**What you are asked to do:**
In your answer, repeat each line of the data exactly.

**Material provided:**

--------------------------------------------------

## src/inc/fault_status_pkg.sv

```systemverilog
// constants for the regulation fault event/mask logic
// assumes a single 20 MHz system clock and one command decoder upstream
package fault_status_pkg;
// Overview of operation
// each event bit latches on its condition and holds until cleared.
// reading the event register returns its contents then clears it.
// the clear-status command clears event bits but not the mask.
// instrument reset or device clear leaves latched event bits alone.
// an event read returns the binary-weighted sum of the set bits.
// the summary is the OR of event bits whose mask bit is set.
// the mask is readable and writable and reading never alters it.
// the host writes the mask with ones at the positions to enable.
// bit 0 (weight 1) sets when the supply enters constant current.
// bit 1 (weight 2) sets when the supply enters constant voltage.
// even a momentary constant-current entry sets bit 0; cond_sync here drops pulses shorter than two clocks.
// bit 4 (weight 16) sets on a fan fault or overtemperature.
// bit 9 (weight 512) sets when the overvoltage guard trips.
// writing zero to the mask clears it and disables the summary.
// unused bit positions read as zero and never latch.
// conditions are sampled every clock and a set beats a clear.
// the summary drives bit 3 (weight 8) of the status byte.

   localparam int          REG_W          = 16;
   localparam int          BIT_VOLT_UNREG = 0;
   localparam int          BIT_CURR_UNREG = 1;
   localparam int          BIT_OVERTEMP   = 4;
   localparam int          BIT_OVP_TRIP   = 9;
   localparam logic [15:0] IMPL_MASK      = 16'h0213;
   localparam logic [15:0] EVENT_RESET    = 16'h0000;
   localparam logic [15:0] MASK_RESET     = 16'h0000;
   localparam int          SB_W           = 8;
   localparam int          SB_FAULT_BIT   = 3;
   localparam int          SYNC_STAGES    = 3;
endpackage : fault_status_pkg

```

## src/core/cond_sync.sv

```systemverilog
// three-stage synchroniser for asynchronous condition pins
// assumes inputs from analog comparators outside the clock domain
`timescale 1ns/1ps
`default_nettype none
module cond_sync
   import fault_status_pkg::*;
(
   input  wire logic clk_sys_i,
   input  wire logic rst_n_i,
   input  wire logic async_i,
   output var  logic level_o
);
   logic [SYNC_STAGES-1:0] stage;

   // ***********************************************************
   // shift chain
   // ***********************************************************
   // first stage is read only by the second
   always_ff @(posedge clk_sys_i or negedge rst_n_i)
   begin
      if (!rst_n_i)
         stage <= '0;
      else
         stage <= {stage[SYNC_STAGES-2:0], async_i};
   end

   // change accepted once stages two and three agree
   always_ff @(posedge clk_sys_i or negedge rst_n_i)
   begin
      if (!rst_n_i)
         level_o <= 1'b0;
      else if (stage[1] == stage[2])
         level_o <= stage[2];
   end
endmodule : cond_sync
`default_nettype wire

```

## src/core/regulation_fault_status.sv

```systemverilog
// regulation fault event register, enable mask and summary bit
// assumes a command decoder gives one-cycle strobes for each command
`timescale 1ns/1ps
`default_nettype none
module regulation_fault_status
   import fault_status_pkg::*;
(
   input  wire logic              clk_sys_i,
   input  wire logic              rst_n_i,
   input  wire logic              const_current_i,
   input  wire logic              const_voltage_i,
   input  wire logic              fan_fault_i,
   input  wire logic              overvoltage_guard_i,
   input  wire logic              fault_event_read_i,
   input  wire logic              fault_event_read_short_i,
   input  wire logic              clear_status_command_i,
   input  wire logic              instrument_reset_i,
   input  wire logic              device_clear_i,
   input  wire logic              fault_mask_write_i,
   input  wire logic [REG_W-1:0]  mask_wdata_i,
   input  wire logic              fault_mask_read_i,
   output var  logic [REG_W-1:0]  rdata_o,
   output var  logic              rvalid_o,
   output var  logic              regulation_fault_summary_o,
   output var  logic [SB_W-1:0]   status_byte_bits_o
);
   logic [REG_W-1:0] regulation_fault_event;
   logic [REG_W-1:0] fault_mask;
   logic [REG_W-1:0] cond_now;
   logic [REG_W-1:0] next_event;
   logic [3:0]       raw_cond;
   logic [3:0]       sync_cond;
   logic             ev_read;

   // ***********************************************************
   // condition synchronisers
   // ***********************************************************
   assign raw_cond = {overvoltage_guard_i, fan_fault_i,
                      const_voltage_i, const_current_i};

   genvar gi;
   generate
      for (gi = 0; gi < 4; gi++)
      begin : g_sync
         cond_sync u_sync (
            .clk_sys_i (clk_sys_i),
            .rst_n_i   (rst_n_i),
            .async_i   (raw_cond[gi]),
            .level_o   (sync_cond[gi])
         );
      end
   endgenerate

   // map conditions onto their bit positions, others stay zero
   always_comb
   begin
      cond_now                 = '0;
      cond_now[BIT_VOLT_UNREG] = sync_cond[0];
      cond_now[BIT_CURR_UNREG] = sync_cond[1];
      cond_now[BIT_OVERTEMP]   = sync_cond[2];
      cond_now[BIT_OVP_TRIP]   = sync_cond[3];
   end

   assign ev_read = fault_event_read_i | fault_event_read_short_i;

   // ***********************************************************
   // event register
   // ***********************************************************
   // clear first, then or in live conditions so a set wins
   // reset and device-clear strobes are deliberately not used here
   always_comb
   begin
      next_event = regulation_fault_event;
      if (ev_read || clear_status_command_i)
         next_event = '0;
      next_event = (next_event | cond_now) & IMPL_MASK;
   end

   always_ff @(posedge clk_sys_i or negedge rst_n_i)
   begin
      if (!rst_n_i)
         regulation_fault_event <= EVENT_RESET;
      else
         regulation_fault_event <= next_event;
   end

   // ***********************************************************
   // enable mask
   // ***********************************************************
   // clear-status leaves the mask alone; a zero write empties it
   always_ff @(posedge clk_sys_i or negedge rst_n_i)
   begin
      if (!rst_n_i)
         fault_mask <= MASK_RESET;
      else if (fault_mask_write_i)
         fault_mask <= mask_wdata_i;
   end

   // ***********************************************************
   // read data and summary
   // ***********************************************************
   // event read takes precedence if both strobes arrive together
   always_ff @(posedge clk_sys_i or negedge rst_n_i)
   begin
      if (!rst_n_i)
      begin
         rdata_o  <= '0;
         rvalid_o <= 1'b0;
      end
      else
      begin
         rvalid_o <= ev_read | fault_mask_read_i;
         if (ev_read)
            rdata_o <= regulation_fault_event;
         else if (fault_mask_read_i)
            rdata_o <= fault_mask;
      end
   end

   // summary is combinational so it tracks the event bits directly
   assign regulation_fault_summary_o =
      |(regulation_fault_event & fault_mask);

   // only bit 3 carries the summary, the rest belong to other groups
   always_comb
   begin
      status_byte_bits_o = '0;
      status_byte_bits_o[SB_FAULT_BIT] = regulation_fault_summary_o;
   end
endmodule : regulation_fault_status
`default_nettype wire

```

--------------------------------------------------

**Exercise result:**
## src/inc/fault_status_pkg.sv

```systemverilog
// constants for the regulation fault event/mask logic
// assumes a single 20 MHz system clock and one command decoder upstream
package fault_status_pkg;
// Overview of operation
// each event bit latches on its condition and holds until cleared.
// reading the event register returns its contents then clears it.
// the clear-status command clears event bits but not the mask.
// instrument reset or device clear leaves latched event bits alone.
// an event read returns the binary-weighted sum of the set bits.
// the summary is the OR of event bits whose mask bit is set.
// the mask is readable and writable and reading never alters it.
// the host writes the mask with ones at the positions to enable.
// bit 0 (weight 1) sets when the supply enters constant current.
// bit 1 (weight 2) sets when the supply enters constant voltage.
// even a momentary constant-current entry sets bit 0; cond_sync here drops pulses shorter than two clocks.
// bit 4 (weight 16) sets on a fan fault or overtemperature.
// bit 9 (weight 512) sets when the overvoltage guard trips.
// writing zero to the mask clears it and disables the summary.
// unused bit positions read as zero and never latch.
// conditions are sampled every clock and a set beats a clear.
// the summary drives bit 3 (weight 8) of the status byte.

   localparam int          REG_W          = 16;
   localparam int          BIT_VOLT_UNREG = 0;
   localparam int          BIT_CURR_UNREG = 1;
   localparam int          BIT_OVERTEMP   = 4;
   localparam int          BIT_OVP_TRIP   = 9;
   localparam logic [15:0] IMPL_MASK      = 16'h0213;
   localparam logic [15:0] EVENT_RESET    = 16'h0000;
   localparam logic [15:0] MASK_RESET     = 16'h0000;
   localparam int          SB_W           = 8;
   localparam int          SB_FAULT_BIT   = 3;
   localparam int          SYNC_STAGES    = 3;
endpackage : fault_status_pkg

```

## src/core/cond_sync.sv

```systemverilog
// three-stage synchroniser for asynchronous condition pins
// assumes inputs from analog comparators outside the clock domain
`timescale 1ns/1ps
`default_nettype none
module cond_sync
   import fault_status_pkg::*;
(
   input  wire logic clk_sys_i,
   input  wire logic rst_n_i,
   input  wire logic async_i,
   output var  logic level_o
);
   logic [SYNC_STAGES-1:0] stage;

   // ***********************************************************
   // shift chain
   // ***********************************************************
   // first stage is read only by the second
   always_ff @(posedge clk_sys_i or negedge rst_n_i)
   begin
      if (!rst_n_i)
         stage <= '0;
      else
         stage <= {stage[SYNC_STAGES-2:0], async_i};
   end

   // change accepted once stages two and three agree
   always_ff @(posedge clk_sys_i or negedge rst_n_i)
   begin
      if (!rst_n_i)
         level_o <= 1'b0;
      else if (stage[1] == stage[2])
         level_o <= stage[2];
   end
endmodule : cond_sync
`default_nettype wire

```

## src/core/regulation_fault_status.sv

```systemverilog
// regulation fault event register, enable mask and summary bit
// assumes a command decoder gives one-cycle strobes for each command
`timescale 1ns/1ps
`default_nettype none
module regulation_fault_status
   import fault_status_pkg::*;
(
   input  wire logic              clk_sys_i,
   input  wire logic              rst_n_i,
   input  wire logic              const_current_i,
   input  wire logic              const_voltage_i,
   input  wire logic              fan_fault_i,
   input  wire logic              overvoltage_guard_i,
   input  wire logic              fault_event_read_i,
   input  wire logic              fault_event_read_short_i,
   input  wire logic              clear_status_command_i,
   input  wire logic              instrument_reset_i,
   input  wire logic              device_clear_i,
   input  wire logic              fault_mask_write_i,
   input  wire logic [REG_W-1:0]  mask_wdata_i,
   input  wire logic              fault_mask_read_i,
   output var  logic [REG_W-1:0]  rdata_o,
   output var  logic              rvalid_o,
   output var  logic              regulation_fault_summary_o,
   output var  logic [SB_W-1:0]   status_byte_bits_o
);
   logic [REG_W-1:0] regulation_fault_event;
   logic [REG_W-1:0] fault_mask;
   logic [REG_W-1:0] cond_now;
   logic [REG_W-1:0] next_event;
   logic [3:0]       raw_cond;
   logic [3:0]       sync_cond;
   logic             ev_read;

   // ***********************************************************
   // condition synchronisers
   // ***********************************************************
   assign raw_cond = {overvoltage_guard_i, fan_fault_i,
                      const_voltage_i, const_current_i};

   genvar gi;
   generate
      for (gi = 0; gi < 4; gi++)
      begin : g_sync
         cond_sync u_sync (
            .clk_sys_i (clk_sys_i),
            .rst_n_i   (rst_n_i),
            .async_i   (raw_cond[gi]),
            .level_o   (sync_cond[gi])
         );
      end
   endgenerate

   // map conditions onto their bit positions, others stay zero
   always_comb
   begin
      cond_now                 = '0;
      cond_now[BIT_VOLT_UNREG] = sync_cond[0];
      cond_now[BIT_CURR_UNREG] = sync_cond[1];
      cond_now[BIT_OVERTEMP]   = sync_cond[2];
      cond_now[BIT_OVP_TRIP]   = sync_cond[3];
   end

   assign ev_read = fault_event_read_i | fault_event_read_short_i;

   // ***********************************************************
   // event register
   // ***********************************************************
   // clear first, then or in live conditions so a set wins
   // reset and device-clear strobes are deliberately not used here
   always_comb
   begin
      next_event = regulation_fault_event;
      if (ev_read || clear_status_command_i)
         next_event = '0;
      next_event = (next_event | cond_now) & IMPL_MASK;
   end

   always_ff @(posedge clk_sys_i or negedge rst_n_i)
   begin
      if (!rst_n_i)
         regulation_fault_event <= EVENT_RESET;
      else
         regulation_fault_event <= next_event;
   end

   // ***********************************************************
   // enable mask
   // ***********************************************************
   // clear-status leaves the mask alone; a zero write empties it
   always_ff @(posedge clk_sys_i or negedge rst_n_i)
   begin
      if (!rst_n_i)
         fault_mask <= MASK_RESET;
      else if (fault_mask_write_i)
         fault_mask <= mask_wdata_i;
   end

   // ***********************************************************
   // read data and summary
   // ***********************************************************
   // event read takes precedence if both strobes arrive together
   always_ff @(posedge clk_sys_i or negedge rst_n_i)
   begin
      if (!rst_n_i)
      begin
         rdata_o  <= '0;
         rvalid_o <= 1'b0;
      end
      else
      begin
         rvalid_o <= ev_read | fault_mask_read_i;
         if (ev_read)
            rdata_o <= regulation_fault_event;
         else if (fault_mask_read_i)
            rdata_o <= fault_mask;
      end
   end

   // summary is combinational so it tracks the event bits directly
   assign regulation_fault_summary_o =
      |(regulation_fault_event & fault_mask);

   // only bit 3 carries the summary, the rest belong to other groups
   always_comb
   begin
      status_byte_bits_o = '0;
      status_byte_bits_o[SB_FAULT_BIT] = regulation_fault_summary_o;
   end
endmodule : regulation_fault_status
`default_nettype wire

```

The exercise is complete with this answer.